First of all, your comment that this subject is not a matter of tools and forms is very accurate and sound advice. We tend to spend far too much time and effort on them, instead of the more substantive issues involved.
Acknowledging that the conversation is a very difficult one for both the CEO and CHRO is a good first step. Recognizing that, how the CHRO approaches the subject will dictate whether or not the conversation will be a successful one. The advice you provide in your four points is excellent.
However, my experience suggests that the conversation can be greatly facilitated by having the CHRO prepare a list of questions that the Board might ask the CEO and using those questions as the basis for the "delicate dialogue."
Such questions should help the CEO think through the entire matter and, hopefully, provide him/her with some insights that were not previously considered or not given appropriate emphasis.

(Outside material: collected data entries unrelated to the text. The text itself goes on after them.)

**config.mk**
```make
export PLATFORM = sky130hd
export DESIGN_NAME = seven_segment_scanner
export DESIGN_NICKNAME = d
export VERILOG_FILES = /design/src/rtl/seg7_pkg.sv /design/src/rtl/seg7_encoder.sv /design/src/rtl/seven_segment_scanner.sv
export SDC_FILE = /design/constraint.sdc
export NUM_CORES = 1
export LEC_CHECK = 0
export CAP_MARGIN = 20
export CORE_UTILIZATION = 50
export CTS_CLUSTER_DIAMETER = 200
export DETAILED_ROUTE_END_ITERATION = 10
export GPL_ROUTABILITY_DRIVEN = 0
export PLACE_DENSITY = 0.75
export SETUP_SLACK_MARGIN = 0.5
export SLEW_MARGIN = 20
export SYNTH_ARGS = -nofsm -noshare
export SYNTH_HDL_FRONTEND = slang
export SYNTH_SLANG_ARGS = --single-unit
```
**constraint.sdc**
```tcl
create_clock -name CLK -period 4.6 [get_ports CLK]
set_clock_uncertainty 0.1 [all_clocks]
set_input_delay 0.92 -clock CLK [delete_from_list [all_inputs] [get_ports CLK]]
set_output_delay 0.92 -clock CLK [all_outputs]
set_load 0.02 [all_outputs]
```
**src/rtl/seg7_pkg.sv**
```systemverilog
// Glyph table and lookup helper shared by the 7-segment scanner and its encoder.
// Latency: n/a (constants and a pure function).
// Backpressure: n/a.
package seg7_pkg;

    localparam logic [6:0] SEG_BLANK = 7'h00;

    // Active-high abcdefg patterns (a at bit 6), entry 15 first so [n] indexes nibble n.
    localparam logic [15:0][6:0] GLYPH_TABLE = {
        7'h47, 7'h4F, 7'h3D, 7'h4E, 7'h1F, 7'h77,
        7'h7B, 7'h7F, 7'h70, 7'h5F, 7'h5B, 7'h33, 7'h79, 7'h6D, 7'h30, 7'h7E
    };

    function automatic logic [6:0] glyph(input logic [3:0] nibble, input logic hex_mode);
        logic [6:0] g;
        if (nibble > 4'd9 && !hex_mode) begin
            g = SEG_BLANK;
        end else begin
            g = GLYPH_TABLE[nibble];
        end
        return g;
    endfunction

endpackage

```
**src/rtl/seg7_encoder.sv**
```systemverilog
// Maps one nibble plus DP and blank request to an active-high {dp, abcdefg} pattern.
// Latency: combinational.
// Backpressure: none.
module seg7_encoder
    import seg7_pkg::*;
(
    input  logic [3:0] nibble,
    input  logic       dp,
    input  logic       blank,
    input  logic       hex_mode,
    output logic [7:0] pattern
);

    // The DP is independent of blanking so a suppressed digit can still show its point.
    assign pattern = {dp, blank ? SEG_BLANK : glyph(nibble, hex_mode)};

endmodule

```
**src/rtl/seven_segment_scanner.sv**
```systemverilog
// N-digit multiplexed 7-segment driver with per-frame snapshot, dead time and PWM dimming.
// Latency: segments/anodes/frame_tick are registered, one cycle behind the scan counters.
// Backpressure: none; the display scans continuously and ignores inputs between frame ends.
module seven_segment_scanner
    import seg7_pkg::*;
#(
    parameter int N_DIGITS    = 4,
    parameter int CLK_DIV     = 50000,
    parameter int DEAD_CYCLES = 500,
    parameter bit SEG_ACT_LOW = 1'b1,
    parameter bit AN_ACT_LOW  = 1'b1
) (
    input  logic                    CLK,
    input  logic                    RST,
    input  logic [4*N_DIGITS-1:0]   numbers,
    input  logic [N_DIGITS-1:0]     dp,
    input  logic                    hex_mode,
    input  logic                    blank_lz,
    input  logic [3:0]              brightness,
    output logic [7:0]              segments,
    output logic [N_DIGITS-1:0]     anodes,
    output logic                    frame_tick
);

    localparam int SW = $clog2(CLK_DIV);
    localparam int DW = $clog2(N_DIGITS);
    localparam logic [SW-1:0] SLOT_LAST  = SW'(CLK_DIV - 1);
    localparam logic [SW-1:0] SLOT_DEAD  = SW'(DEAD_CYCLES);
    localparam logic [DW-1:0] DIGIT_LAST = DW'(N_DIGITS - 1);
    localparam logic [7:0]          SEG_OFF = {8{SEG_ACT_LOW}};
    localparam logic [N_DIGITS-1:0] AN_OFF  = {N_DIGITS{AN_ACT_LOW}};

    logic [SW-1:0]         slot_cnt;
    logic [DW-1:0]         digit_idx;
    logic [3:0]            pwm_cnt;

    logic [4*N_DIGITS-1:0] snap_numbers;
    logic [N_DIGITS-1:0]   snap_dp;
    logic                  snap_hex;
    logic                  snap_lz;

    logic                  slot_wrap;
    logic                  frame_end;
    logic [N_DIGITS-1:0]   lz_blank;
    logic                  zero_above;
    logic [3:0]            cur_nibble;
    logic                  cur_dp;
    logic                  cur_blank;
    logic [7:0]            pattern;
    logic                  an_on;
    logic [N_DIGITS-1:0]   an_onehot;

    assign slot_wrap = (slot_cnt == SLOT_LAST);
    assign frame_end = slot_wrap && (digit_idx == DIGIT_LAST);

    // Leading-zero mask: walk from the leftmost digit down while every nibble so far is zero.
    always_comb begin
        lz_blank   = '0;
        zero_above = 1'b1;
        for (int i = N_DIGITS - 1; i >= 0; i--) begin
            zero_above  = zero_above && (snap_numbers[4*i +: 4] == 4'd0);
            lz_blank[i] = snap_lz && zero_above && (i != 0);
        end
    end

    always_comb begin
        cur_nibble = 4'd0;
        cur_dp     = 1'b0;
        cur_blank  = 1'b0;
        for (int i = 0; i < N_DIGITS; i++) begin
            if (digit_idx == DW'(i)) begin
                cur_nibble = snap_numbers[4*i +: 4];
                cur_dp     = snap_dp[i];
                cur_blank  = lz_blank[i];
            end
        end
    end

    seg7_encoder u_encoder (
        .nibble   (cur_nibble),
        .dp       (cur_dp),
        .blank    (cur_blank),
        .hex_mode (snap_hex),
        .pattern  (pattern)
    );

    assign an_on     = (slot_cnt >= SLOT_DEAD) && (brightness == 4'hF || pwm_cnt < brightness);
    assign an_onehot = N_DIGITS'(1) << digit_idx;

    always_ff @(posedge CLK) begin
        if (RST) begin
            slot_cnt   <= '0;
            digit_idx  <= '0;
            pwm_cnt    <= 4'd0;
            frame_tick <= 1'b0;
            segments   <= SEG_OFF;
            anodes     <= AN_OFF;
        end else begin
            if (slot_wrap) begin
                slot_cnt  <= '0;
                digit_idx <= (digit_idx == DIGIT_LAST) ? '0 : digit_idx + 1'b1;
            end else begin
                slot_cnt <= slot_cnt + 1'b1;
            end
            pwm_cnt    <= pwm_cnt + 4'd1;
            frame_tick <= frame_end;
            segments   <= pattern ^ SEG_OFF;
            anodes     <= an_on ? (an_onehot ^ AN_OFF) : AN_OFF;
        end
    end

    // Snapshot tracks the inputs throughout reset so the first frame shows current data.
    always_ff @(posedge CLK) begin
        if (RST || frame_end) begin
            snap_numbers <= numbers;
            snap_dp      <= dp;
            snap_hex     <= hex_mode;
            snap_lz      <= blank_lz;
        end
    end

endmodule
```
**After elaboration in Yosys (flattened, before gate mapping)**

Memories as Yosys holds them, arrays and structs flattened.
Cells that the tools add are included.

- Register bits: 57
- Bits in latches: 0
- RAM bits: 0
- ROM bits: 112
- Input bits: 28
- Output and inout port bits: 13
- Logic and storage cells: 59
- Memories: 1

Memory list:

| name | words | width | rd ports | clocked after memory_dff | wr ports | line | text |
|---|---|---|---|---|---|---|---|
| (no name shown) | 16 | 7 | 1 | 0 | 0 | seg7_pkg.sv:19 | `g = GLYPH_TABLE[nibble];` |

- Add/sub/neg operators: 3
- $mul: 0
- Divide/modulo/power cells: 0
- Magnitude comparators: 4
- Equality and inequality tests: 5
- Shifts and indexed selects: 1
- Multiplexer cells: 15
- Bitwise gates (word level): 3
- Reduce and logical (&&, ||, !) cells: 17

Operators with widths:

| kind | count |
|---|---|
| two-way mux 7 bit | 3 |
| adder 16 x 1 -> 16 bit (second input constant) | 1 |
| == test 16 bit (second input constant) | 1 |
| >= comparator 16 x 9 -> 1 bit (second input constant) | 1 |
| two-way mux 4 bit | 4 |
| zero test 4 bit | 3 |
| logical AND 1 bit | 8 |
| NOT 8 bit | 1 |
| two-way mux 1 bit | 7 |
| less-than comparator 4 x 5 -> 1 bit (second input constant) | 1 |
| adder 4 x 1 -> 4 bit (second input constant) | 1 |
| == test 2 bit (second input constant) | 2 |
| == test 4 bit (second input constant) | 1 |
| greater-than comparator 4 bit (second input constant) | 1 |
| less-than comparator 4 bit | 1 |
| NOT 4 bit | 1 |
| OR reduction 2 bit | 2 |
| << shifter 1 x 2 -> 4 bit (first input constant) | 1 |
| adder 2 x 1 -> 2 bit (second input constant) | 1 |
| == test 2 x 1 -> 1 bit (second input constant) | 1 |
| zero test 2 bit | 1 |
| logical OR 1 bit | 2 |
| two-way mux 2 bit | 1 |
| zero test 1 bit | 1 |
| NOT 1 bit | 1 |

**Longest topological paths before layout**

Gate-level depths: netlist of run 1.

- Word-level depth: 10
- Mapped depth: 11
- Gate-level depth less buffers: 11

**Hierarchy**

Synthesis of run 1 repeated with hierarchy kept, for this count alone.

- Cells, all modules: 254
- Area total of the unflattened synthesis: 2631.3 µm²

By module, submodules not included:

| module | instances | cells an instance | area an instance (µm²) | sequential area each (µm²) |
|---|---|---|---|---|
| seven_segment_scanner | 1 | 215 | 2351.0 | 1361.3 |
| seg7_encoder | 1 | 39 | 280.3 | 0.0 |

**Worst setup path before layout of run 1**

Ideal clock, no wire load.

- Kind: flip-flop to flip-flop
- Start: register digit_idx[1]
- End: register segments[2]
- Setup time: 79 ps
- Arrival time: 2203 ps
- Required time: 4421 ps
- Path slack: 2218 ps
- Cell stages (with the launch flop): 12
- Buffers on the path: 1
- Clock period less this slack: 2382 ps
- Path through: dfxtp_1 > inv_1 > ha_1 > buf_2 > nand3b_1 > a31oi_1 > inv_1 > ha_1 > inv_1 > a22oi_1 > o311a_1 > o211ai_1

- Longest elaborated chain between the ends: 10
- Elaborated cells on any way between the ends: 18
- Those cells by class: order compare: 1; eq/ne: 3; mux: 10; bitwise: 1; reduce/logical: 2; memory: 1

RTL lines:

| element | line | text |
|---|---|---|
| from (decl) | seven_segment_scanner.sv:34 | `logic [DW-1:0] digit_idx;` |
| from (signal assigned) | seven_segment_scanner.sv:101 | `digit_idx <= (digit_idx == DIGIT_LAST) ? '0 : digit_idx + 1'b1;` |
| zero test 2 bit | seven_segment_scanner.sv:71 | `if (digit_idx == DW'(i)) begin` |
| two-way mux 4 bit (4 in a row) | seven_segment_scanner.sv:71 |  |
| memory read (16 x 7 bit) or greater-than comparator 4 bit (tied branches) | -- |  |
| two-way mux 7 bit (not written as such) or logical AND 1 bit (tied branches) | seg7_pkg.sv:19, seg7_pkg.sv:16 |  |
| two-way mux 7 bit | seg7_pkg.sv:16 | `if (nibble > 4'd9 && !hex_mode) begin` |
| two-way mux 7 bit * | seg7_encoder.sv:15 | `assign pattern = {dp, blank ? SEG_BLANK : glyph(nibble, hex_mode)};` |
| NOT 8 bit (no source line) * | -- |  |
| to (signal assigned) | seven_segment_scanner.sv:107 | `segments <= pattern ^ SEG_OFF;` |
| to (decl) | seven_segment_scanner.sv:20 | `output logic [7:0] segments,` |

Every way passes the cells marked *; elsewhere a longest branch is shown, timed or not. The select of a mux whose other input is x is not followed.
A chain may end at the register's enable or synchronous reset.

**Worst setup path after layout of run 1**

- Start: register digit_idx[0]
- End: register segments[0]

Same word-level chain as after synthesis.

==> reports/qor.yml, run 1 <==
synth_cell_types: 50
hold_path.class: "reg -> reg"
grt_usage_pct: 18.96
leakagePower_uw: 0.001205
period_share_pct: 61.69
start_kind: "flip-flop"
vias: 1872
grt_pass1_vias: 1726
overflow: 0
seq_area_frac_synth_pct: 52.74
status: "completed"
fp.dieH_um: 73.85
rsz0062_at_grt: "no"
timing.fmax_mhz: 352.4
grt_max_degree: 23
drc: 0
async_flop_share_pct: 0
relSlewSlack_pct: 42.05
ys.flop_type: "dfxtp_1"
utilization_pct: 66.50
fillers: 383
fin_area_um2: 3224
r2r_setup_slack_ns: 1.76
numPortBuffers: 40
worst_pin_slew_ns: 0.8671
drive_above_1_share_pct: 6.552
critical_path.max_stage_delay_ns: 0.44
cts_buffers: 9
root_buffer: "clkbuf_8"
slew_violations: 0
hold_end: "pwm_cnt[0]"
reg2reg_from: "digit_idx[0]"
rows: 25
finalCriticalPeriod_ns: 2.838
num_io_pins: 41
ff2ff_path_depth: 10
drt_iter0_drc: 135
hold_depth: 1
clock_latency_ns: 0.34
path_cells: "ha_1 -> nand2b_1 -> o22ai_1 -> a31oi_1 -> inv_1 -> ha_1 -> inv_1 -> a22oi_1 -> o311a_1 -> o221ai_1"
cts.path.max_buffers: 2
ys_ff_latch: 57
cap_violations: 0
dieArea_um2: 5454
dp_hpwl_mm: 3.303
crit_type: "reg -> reg"
ys.warnings.count: 0
syn_inst: 240
cp-end-kind: "flip-flop"
timing.rr.end: "segments[0]"
syn-cell-area_um2: 2581
totalWireLength_mm: 4.612
antenna_left: 0
dpl_cell_area_um2: 3015
grt_pass1_wl_mm: 7.583
n_antenna_cell: 0
syn_to_final_growth_pct: 24.92
final_nets: 328
cp_slowest_cell: "o311a_1"
final_hold_viol_count: 0
cts_resized: 0
hold_start: "pwm_cnt[0]"
setup_viol: 0
yosysTopAreaCell: "dfxtp_1"
cts_setup_buffers: 0
synth_enable_flop_cells: 22
htreeDepth: 3
timing.final.ws_setup_ns: 1.762
tns_ns: 0
ys_top_cells_by_area: "dfxtp_1 (27%), edfxtp_1 (26%), ha_1 (7.3%)"
clk_pin_slew_ns: 0.07
firstDrtPassIters: 6
post_drt_wl_per_cell_um: 12.92
synth_top_area_share_pct: 27.14
cts_hold_buf: 0
initial_core_util_pct: 53.24
clock_sinks: 57
crit_arrival_ns: 2.99
worstPathMaxFanout: 13
cts_tree: "done"
syn_area_per_cell_um2: 10.76
fp.dieW_um: 73.85
dp_slack_ns: 1.673
required_ns: 4.75
antenna_found_initial: 0
synth_fp_nets: 283
fp.coreArea_um2: 4848
power_density_nw_per_um2: 355.6
peakVddDrop_mv: 0.2356
routed_via_density: 5.244
[cells by family after synthesis]
family / after synthesis / synth area share, %
buffers and inverters: 22 / 4.265
XOR/XNOR: 16 / 5.429
AND/OR/NAND/NOR: 86 / 16.82
adder cells (fa/ha/maj): 15 / 7.271
multiplexers: 4 / 1.551
AO/OA/AOI/OAI: 40 / 11.92
flip-flops: 57 / 52.74
[registers in the layout, indices dropped and copies added, names as in the netlist]
| register | cells |
|---|---|
| slot_cnt | 16 |
| snap_dp | 4 |
| snap_hex | 1 |
| frame_tick | 1 |
| segments | 8 |
| anodes | 4 |
| digit_idx | 2 |
| snap_lz | 1 |
| pwm_cnt | 4 |
| snap_numbers | 16 |
[layout make-up]
class | instances | area [um^2] | share of cell area, %
Tap cell | 67 | 83.83 | 2.600
Clock buffer | 9 | 123.9 | 3.842
Inverter | 16 | 60.06 | 1.863
Multi-Input combinational cell | 161 | 1110 | 34.42
Timing Repair Buffer | 40 | 400.4 | 12.42
Sequential cell | 57 | 1361 | 42.22
Clock inverter | 7 | 85.08 | 2.639
[metal layers]
metal	global-route usage, %	routed length (um)
met1	25.31	2289
met2	26.91	2003
met3	7.407	243
met4	8.761	75
met5	0	0
[Yosys cell counts, types with 3 or more instances]
library cell  count
nand3_1          11
nor3_1            6
edfxtp_1         22
mux2i_1           4
xor2_1            6
nand3b_1          3
nand2_1          13
nand2b_1          3
nor2b_1           3
xnor2_1          10
a21oi_1           4
ha_1             15
nor2_1           32
o211ai_1          8
a221o_1           3
dfxtp_1          35
inv_1            16
[critical path, delay by kind of cell (launching register included)]
family | cells | cell delay (ns)
buf+inv | 2 | 0.24
fa+ha+maj | 2 | 0.69
compound gates | 5 | 1.07
flops | 1 | 0.41
simple gates | 1 | 0.23
[stage by stage]
| stage | hold WS [ns] | instances | power [uW] |
|---|---|---|---|
| floorplan | 0.3255 | 240 | 619.0 |
| global placement | 0.3499 | 341 | 661.6 |
| detailed placement | 0.3561 | 341 | 662.9 |
| CTS | 0.3711 | 357 | 1153 |
| global route | 0.4066 | 357 | 1186 |
| finish | 0.3637 | 357 | 1147 |
[worst max-delay path by stage]
stage / from / slack [ns] / cells after the start / to
3_3_place_gp: RST / 1.73 / 3 / snap_hex
2_1_floorplan: digit_idx[1] / 2.22 / 11 / segments[2]
5_1_grt: digit_idx[0] / 1.52 / 10 / segments[0]
6_report: digit_idx[0] / 1.76 / 10 / segments[0]
4_1_cts: digit_idx[0] / 1.78 / 10 / segments[0]
3_5_place_dp: RST / 1.67 / 3 / snap_numbers[9]
[power breakdown]
part           total [uW]  leakage [uW]  internal, uW  switching, uW
logic                94.0      0.000600          50.0           44.0
registers             558      0.000501           547           11.1
clock network         494      0.000104           299            196
[layout by cell type, fill, tap and decap left out, drive strengths merged, types with 4 or more instances in the layout]
master          n
a21oi           5
clkbuf          9
clkdlybuf4s50  40
clkinv          4
dfxtp          35
edfxtp         22
ha             15
inv            16
mux2i           4
nand2          13
nand3          11
nor2           32
nor3            6
o211ai          8
xnor2          10
xor2            6
No activity file was read; power rests on OpenSTA's default activity.
==> inputs of run 2 (changes only) <==
CORE_UTILIZATION = 48   (was 50)
PLACE_DENSITY = 0.76   (was 0.75)
clock period = 2.35 ns   (was 4.6 ns; I/O delays follow)
==> reports/qor.yml, run 2 (synthesis results as in run 1) <==
status: "completed"
cts_hold_buf: 0
dp_hpwl_mm: 3.460
dieArea_um2: 5675
antenna_left: 0
setup_viol: 0
slew_violations: 0
p_clk_share_pct: 39.3
grt_max_degree: 23
worst_pin_slew_ns: 0.5004
final_cell_mix: "dfxtp_1 (32), clkdlybuf4s50_1 (32), nor2_1 (31)"
htreeDepth: 3
crit_arrival_ns: 2.37
period_share_pct: 94.48
start_kind: "flip-flop"
top_regs: "slot_cnt x16, snap_numbers x16, segments x8"
fp.dieW_um: 75.33
final_hold_viol_count: 0
drive_above_1_share_pct: 23.55
ff2ff_path_depth: 9
tns_ns: 0
peakVddDrop_mv: 0.4556
p_int_uw: 1652
numPortBuffers: 40
timing.final.ws_setup_ns: 0.1298
vias: 2010
grt_pass1_wl_mm: 8.390
fp.coreArea_um2: 5140
pwr-share-comb_pct: 10.0
cp-end-kind: "flip-flop"
hold_path.class: "reg -> reg"
root_buffer: "clkbuf_8"
clock_latency_ns: 0.33
grt_usage_pct: 20.29
grt_pass1_vias: 1823
final_nets: 348
power_density_nw_per_um2: 603.1
num_io_pins: 41
crit_type: "reg -> reg"
clk_pin_slew_ns: 0.07
finalCriticalPeriod_ns: 2.220
cap_violations: 0
leakagePower_uw: 0.001377
cts_buffers: 9
initial_core_util_pct: 50.22
hold_depth: 1
post_drt_wl_per_cell_um: 14.59
p_sw_share_pct: 23.29
drc: 0
totalWireLength_mm: 5.545
clock_sinks: 57
timing.fmax_mhz: 450.4
dp_slack_ns: -0.01220
cts.path.max_buffers: 2
overflow: 0
p_seq_share_pct: 50.7
drt_iter0_drc: 143
n_antenna_cell: 0
p_switching_uw: 501.5
fp.dieH_um: 75.33
rows: 26
relSlewSlack_pct: 66.38
syn_to_final_growth_pct: 38.34
antenna_found_initial: 0
required_ns: 2.50
firstDrtPassIters: 5
rsz0062_at_grt: "yes"
worstPathMaxFanout: 7
cts_tree: "done"
routed_via_density: 5.289
run 2: cell count changes in the layout (fill, tap and decap cells not counted), sizes merged:
cell,delta
clkbuf,+3
clkinv,-2
clkinvlp,+1
dlymetal6s2s,+8
clkdlybuf4s50,-8
buf,+20
bufinv,-2
run 2: critical path, stage by stage, from the launching register on:
cell and delay (ns):
dfxtp_4 0.39, inv_2 0.06, ha_4 0.18, nand3b_1 0.16
a221o_1 0.40, ha_2 0.21, inv_2 0.08, a22oi_2 0.08
o311a_4 0.37, o211ai_1 0.10
run 2: final cells by class:
cell class	instances	area, um^2
fillers	393	1569
clock inverters	4	25.02
inverters	16	62.56
repair buffers	60	574.3
clock buffers	12	166.4
multi-input cells	161	1282
well taps	70	87.58
flip-flops and latches	57	1373
run 2: worst paths after layout:
path | slack, ns | from | end
worst max-delay path | 0.13 | digit_idx[1] | segments[2]
worst min register to register | 0.36 | pwm_cnt[0] | pwm_cnt[0]
worst min-delay path | 0.36 | pwm_cnt[0] | pwm_cnt[0]
worst max register to register | 0.13 | digit_idx[1] | segments[2]
run 2: power groups by stage:
stage / Clock (uW) / Combinational (uW) / Sequential, uW
final: 847 / 216 / 1090
after detailed placement: 0 / 189 / 1110
after CTS: 862 / 202 / 1090
after global placement: 0 / 185 / 1110
after floorplan: 0 / 91.9 / 1120
after global routing: 909 / 235 / 1100
run 2: repair_timing:
| item | in CTS | in global routing |
|---|---|---|
| buffers inserted | 12 | 4 |
| gates resized for setup | 9 | 26 |
| endpoints found under the setup margin | 48 | 57 |
| pin swaps | 13 | 20 |
run 2: stage by stage:
step / std cells / total power [uW] / hold slack, ns / area, um^2 / utilization [%]
floorplan: 240 / 1213 / 0.3255 / 2660 / -
global placement: 348 / 1298 / 0.3459 / 3122 / 60.74
detailed placement: 348 / 1303 / 0.3563 / 3122 / 60.74
CTS: 376 / 2156 / 0.3716 / 3441 / 66.94
global route: 380 / 2239 / 0.4114 / 3571 / 69.47
finish: 380 / 2154 / 0.3642 / 3571 / 69.47
run 2: routing by layer:
metal	GRT usage, %	vias to the layer above	wire, um
met5	0	-	0
met4	10.70	0	127
met3	4.365	15	288
met2	32.74	74	2675
li1	-	986	-
met1	25.65	935	2453
==> inputs of run 3 (changes only) <==
SETUP_SLACK_MARGIN = not set   (was 0.5)
==> reports/qor.yml, run 3 (synthesis results as in run 1) <==
cts_tree: "done"
clk_pin_slew_ns: 0.07
rows: 26
clock_latency_ns: 0.33
start_kind: "flip-flop"
period_share_pct: 97.31
status: "completed"
top_regs: "slot_cnt x16, snap_numbers x16, segments x8"
grt_usage_pct: 18.50
drt_iter0_drc: 148
pwr-share-comb_pct: 9.9
grt_max_degree: 23
num_io_pins: 41
power_density_nw_per_um2: 617.8
final_common_cell: "clkdlybuf4s50_1"
post_drt_wl_per_cell_um: 13.29
cp-end-kind: "flip-flop"
power_uw: 2157
overflow: 0
fp.dieH_um: 75.33
n_antenna_cell: 0
dpl_cell_area_um2: 3173
timing.fmax_mhz: 437.3
firstDrtPassIters: 4
final_hold_viol_count: 0
worstPathMaxFanout: 7
final_nets: 351
syn_to_final_growth_pct: 35.24
dieArea_um2: 5675
cap_violations: 0
grt_pass1_vias: 1765
fin_area_um2: 3491
fp.coreArea_um2: 5140
worst_pin_slew_ns: 0.6206
p_clk_share_pct: 39.4
p_int_uw: 1664
numPortBuffers: 40
antenna_left: 0
root_buffer: "clkbuf_8"
leakagePower_uw: 0.001321
hold_path.class: "reg -> reg"
antenna_found_initial: 0
dp_hpwl_mm: 3.471
vias: 1969
relSlewSlack_pct: 58.24
peakVddDrop_mv: 0.4969
fp.dieW_um: 75.33
final_cell_mix: "clkdlybuf4s50_1 (40), dfxtp_1 (33), nor2_1 (31)"
initial_core_util_pct: 50.22
drc: 0
drive_above_1_share_pct: 20.77
ff2ff_path_depth: 10
cts.path.max_buffers: 2
r2r_setup_slack_ns: 0.06
p_seq_share_pct: 50.7
totalWireLength_mm: 5.089
crit_type: "reg -> reg"
grt_pass1_wl_mm: 7.686
crit_arrival_ns: 2.43
htreeDepth: 3
clock_sinks: 57
routed_via_density: 5.141
required_ns: 2.50
setup_viol: 0
p_switching_uw: 492.9
p_sw_share_pct: 22.86
cts_buffers: 9
finalCriticalPeriod_ns: 2.287
slew_violations: 0
hold_depth: 1
==> run 3: changes by cell type in the layout (fill, tap and decap cells not counted), moves of 2 or more <==
| cell | delta |
|---|---|
| dlymetal6s2s_1 | -8 |
| buf_4 | +2 |
| nand2_1 | +2 |
| ha_4 | -2 |
| clkdlybuf4s50_1 | +8 |
| inv_1 | +2 |
| clkinv_2 | +2 |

Such questions, among many others, might include:
1. Does the corporate business strategy of the potential CEO replacement candidate(s) align with the current corporate business strategy of the Board? Outline exactly how they are different and the extent to which that difference would impact current and future business plans and stock performance?
2. If the Board has other viable corporate business strategies, those must be examined as well in relation to the potential CEO replacement candidates. Consider how likely each strategy is of being implemented, in part or in full.
3. Does the potential CEO replacement candidate(s) possess any new or different ideas regarding the corporate business strategy that would embellish it and change any current or future business plans?
4. What is the specific business acumen background of each candidate regarding business strategy, finance, product/market knowledge, legal matters, P & L performance, that is best suited to the corporate business strategy or strategies?
5. Does the potential CEO replacement candidate(s) have the respect of the various members of the Board?
6. Does the potential CEO replacement candidate(s) possess the respect of the top management team and would the members of that team support and follow him/her in the implementation of the corporate business strategy?
Such a discussion can only occur if the CEO respects the CHRO from a business perspective that is exemplified solely by his/her knowledge of the possible answers to the above questions. If that respect exists, the CHRO can help the CEO frame some answers to those and other viable questions. With those answers in mind, the CEO can then be fully prepared to discuss the matter with the Board.
Fiserv Inc., a Fortune 500 company
Thanks so much for your comments. I couldn't agree more with your suggestion of a list of questions to help guide the conversation.
Indeed, I think there's lots more guidance I'd offer around this conversation, but with limited space I wanted to simply remind HR executives that it can sometimes be an awkward conversation but it's one that must be had.